Deferred tax liabilities are recognized for all taxable timing differences. Deferred tax assets are recognized for deductible timing differences only to the extent that there is reasonable certainty that sufficient future taxable income will be available against which such deferred tax assets can be realized.

f. Revenue Recognition:

Revenue from Professional fees & Consultancy charges, Income from Brokerage & other operations are recognized as and when there is reasonable certainty of its ultimate realization and on completion of the assignment.

Dividend:

Dividend Income is recognized when the Company's right to receive is established by the reporting date.

g. Foreign Currency Transactions

Transactions in foreign currencies are recorded at the exchange rate prevailing on the date of transactions.

Foreign currency current assets and current liabilities outstanding at the year end are translated at the year end exchange rate and unrealized exchange gain or loss is recognized in the Statement of Profit and Loss.

Realized exchange gain/loss on foreign transactions during the year is recognized in the Statement of Profit and Loss.

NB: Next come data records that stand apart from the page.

`src/ide_decode_pkg.sv`:
```
/*
 * Package for the drive-select decode block: address constants, reset values
 * and the packed carriers for host bus inputs and decode outputs.
 * Assumes a ten-bit host I/O address and active-low host strobes.
 */
`default_nettype none

package ide_decode_pkg;

	// Address width of the host I/O bus
	localparam int unsigned ADDR_W = 10;

	// Command block base (eight locations); low three bits ignored
	localparam logic [9:0] CMD_BLOCK_BASE  = 10'h1F0;
	// Control block pair base (two locations); low bit ignored
	localparam logic [9:0] CTRL_BLOCK_BASE = 10'h3F6;
	// Control block address whose bit 7 belongs to the floppy side
	localparam logic [9:0] FLOPPY_SHARED_ADDR = 10'h3F7;

	// Reset values of all active-low outputs: inactive
	localparam logic OUT_RESET_N = 1'b1;

	// Synchroniser depth for pin inputs
	localparam int unsigned SYNC_STAGES = 2;

	// Host bus pins as seen after synchronisation
	typedef struct packed {
		logic [9:0] addr;       // I/O address
		logic       aen;        // Address enable, high during DMA
		logic       rd_n;       // Read strobe, active low
		logic       wr_n;       // Write strobe, active low
		logic       io16_n;     // Drive 16-bit indication, active low
	} host_bus_t;

	// Idle bus held by the synchroniser in reset: no address, DMA owner,
	// strobes and 16-bit indication all released
	localparam host_bus_t HOST_BUS_RESET = '{
		addr:   10'h000,
		aen:    1'b1,
		rd_n:   1'b1,
		wr_n:   1'b1,
		io16_n: 1'b1
	};

	// Decoded enables, all active low
	typedef struct packed {
		logic cmd_block_select_n;
		logic ctrl_block_select_n;
		logic low_byte_xcvr_enable_n;
		logic high_byte_xcvr_enable_n;
		logic bit7_lane_enable_n;
	} decode_out_t;

endpackage : ide_decode_pkg

`default_nettype wire

```
`src/pin_sync.sv`:
```
/*
 * Two-flop synchroniser, parameterised in width.
 * Assumes the input is asynchronous to core_clk_i; the first stage is read only by the second.
 */
`default_nettype none

module pin_sync #(
	parameter int unsigned WIDTH = 1,        // Bits synchronised
	parameter logic [WIDTH-1:0] RST_VAL = '0 // Value held in reset
) (
	// Clock and reset
	input  wire logic             core_clk_i,
	input  wire logic             srst_i,
	// Data
	input  wire logic [WIDTH-1:0] async_i,
	output logic      [WIDTH-1:0] sync_o
);

	logic [WIDTH-1:0] meta;      // First stage, metastable-prone
	logic [WIDTH-1:0] next_meta; // Next first stage
	logic [WIDTH-1:0] next_sync; // Next second stage

	// Next values: reset constant or shift
	always_comb begin
		next_meta = srst_i ? RST_VAL : async_i;
		next_sync = srst_i ? RST_VAL : meta;
	end

	// Register both stages
	always_ff @(posedge core_clk_i) begin
		meta   <= next_meta;
		sync_o <= next_sync;
	end

endmodule : pin_sync

`default_nettype wire

```
`src/ide_select_decode.sv`:
```
/*
 * Host-address decode for the hard-drive header: two chip selects and three
 * buffer enables, registered so every output comes from a flip-flop.
 * Assumes host pins are asynchronous (synchronised here) and that the strobes
 * are held long enough to cover the three-cycle latency at 200 MHz.
 * DMA cycles are not decoded: AEN high keeps every output inactive.
 */
// Contract
// - Command select low for addresses 1F0-1F7
// - Control select low for 3F6 or 3F7
// - Low enable: all but writes to 3F7
// - High enable: strobe at 1F0-1F7 with 16-bit
// - Bit-7 lane on reads 1F0-1F7, 3F6 only
// - Bit-7 lane on writes 1F0-1F7, 3F6 only
// - Bit 7 at 3F7 left to floppy
`default_nettype none

module ide_select_decode (
	// Clock and reset
	input  wire logic       core_clk_i,
	input  wire logic       srst_i,
	// Host I/O bus pins
	input  wire logic [9:0] host_addr_i,
	input  wire logic       host_aen_i,
	input  wire logic       host_rd_n_i,
	input  wire logic       host_wr_n_i,
	// Drive 16-bit indication
	input  wire logic       io16_n_i,
	// Drive selects
	output logic            cmd_block_select_n_o,
	output logic            ctrl_block_select_n_o,
	// Transceiver enables
	output logic            low_byte_xcvr_enable_n_o,
	output logic            high_byte_xcvr_enable_n_o,
	output logic            bit7_lane_enable_n_o
);

	ide_decode_pkg::host_bus_t   raw_bus;  // Pins gathered
	ide_decode_pkg::host_bus_t   bus;      // Pins after two flops
	ide_decode_pkg::decode_out_t next_out; // Decoded values
	ide_decode_pkg::decode_out_t out_q;    // Registered outputs

	logic in_cmd;     // Address in command block
	logic in_ctrl;    // Address in control pair
	logic rd;         // Read strobe active
	logic wr;         // Write strobe active
	logic a0;         // Low address bit

	assign raw_bus = '{addr: host_addr_i, aen: host_aen_i, rd_n: host_rd_n_i,
	                   wr_n: host_wr_n_i, io16_n: io16_n_i};

	// Pins cross into core clock; reset to idle bus with AEN high.
	// Address and strobes are synchronised bit by bit, so a change that
	// lands on an edge may skew by one cycle; the strobes must stand
	// longer than that for a clean decode.
	pin_sync #(
		.WIDTH   ($bits(ide_decode_pkg::host_bus_t)),
		.RST_VAL (ide_decode_pkg::HOST_BUS_RESET)
	) u_sync (
		.core_clk_i (core_clk_i),
		.srst_i     (srst_i),
		.async_i    (raw_bus),
		.sync_o     (bus)
	);

	// Decode of the synchronised bus
	always_comb begin
		in_cmd  = !bus.aen && (bus.addr[9:3] == ide_decode_pkg::CMD_BLOCK_BASE[9:3]);
		in_ctrl = !bus.aen && (bus.addr[9:1] == ide_decode_pkg::CTRL_BLOCK_BASE[9:1]);
		// Strobes and A0 named once for the lane terms below
		rd      = !bus.rd_n;
		wr      = !bus.wr_n;
		a0      = bus.addr[0];
		next_out.cmd_block_select_n  = !in_cmd;
		next_out.ctrl_block_select_n = !in_ctrl;
		// Writes to 3F7 excluded: no drive register behind it
		next_out.low_byte_xcvr_enable_n =
			!((in_cmd && (rd || wr)) || (in_ctrl && ((wr && !a0) || rd)));
		// Upper lane only for 16-bit data phases in the command block
		next_out.high_byte_xcvr_enable_n = !(!bus.io16_n && in_cmd && (rd || wr));
		// Bit 7 at 3F7 belongs to floppy, so the lane stays off there
		next_out.bit7_lane_enable_n =
			!((rd && (in_cmd || (in_ctrl && !a0)))
			|| (wr && (in_cmd || (in_ctrl && !a0))));
		// Reset forces every output inactive
		if (srst_i) begin
			next_out = '{default: ide_decode_pkg::OUT_RESET_N};
		end
	end

	// Output register: every pin comes from a flop, so decode hazards on
	// address edges never reach the drive selects as glitches
	always_ff @(posedge core_clk_i) begin
		out_q <= next_out;
	end

	assign cmd_block_select_n_o      = out_q.cmd_block_select_n;
	assign ctrl_block_select_n_o     = out_q.ctrl_block_select_n;
	assign low_byte_xcvr_enable_n_o  = out_q.low_byte_xcvr_enable_n;
	assign high_byte_xcvr_enable_n_o = out_q.high_byte_xcvr_enable_n;
	assign bit7_lane_enable_n_o      = out_q.bit7_lane_enable_n;
endmodule : ide_select_decode

`default_nettype wire

```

h. Derivative Transactions:

In accordance with the ICAI announcement, derivatives contracts, other than foreign contracts covered under AS 11, are marked to market on a portfolio basis, and the loss if any, after considering the offsetting effect of gain on the underlying hedged item, is charged to the Statement of Profit & Loss.

i. Stock in Trade:

Stocks of shares are valued at the lower of cost arrived on weighted average basis or fair value.

j. Employee Benefits:

i) Short term employee benefits are charged off at the undiscounted amount in the year in which the related service is rendered.

ii) The company is exempted from Payment of Gratuity Act, 1972 in view of its strength of employees being less than threshold limit attracting the applicability of the said statute and as such no provision has been made for the said liability.

iii) Leave Encashment is not provided for on actuarial basis in view of the employees being less than 10 and the same is charged on actual basis.

k. Provisions, Contingent Liabilities & Contingent Assets:

Provisions involving substantial degree of estimation in measurement are recognized when there is present obligation as a result of past event and it is probable that there will be outflow of resources. Contingent liabilities are not recognized but are disclosed in the notes. Contingent assets are neither recognized nor disclosed in the financial statements. Provisions, Contingent Liabilities and Contingent Assets are reviewed at each Balance Sheet date.

l. Earnings per Share:

Basic Earnings per share are calculated by dividing the net profit or loss for the period attributable to equity shareholders (after deducting preference dividends and attributable taxes) by the weighted average number of equity shares outstanding during the period. For the purpose of calculating diluted earning per share, the net profit or loss for the period attributable to equity shareholders and the weighted average number of shares outstanding during the period are adjusted for the effects of all dilutive potential equity shares.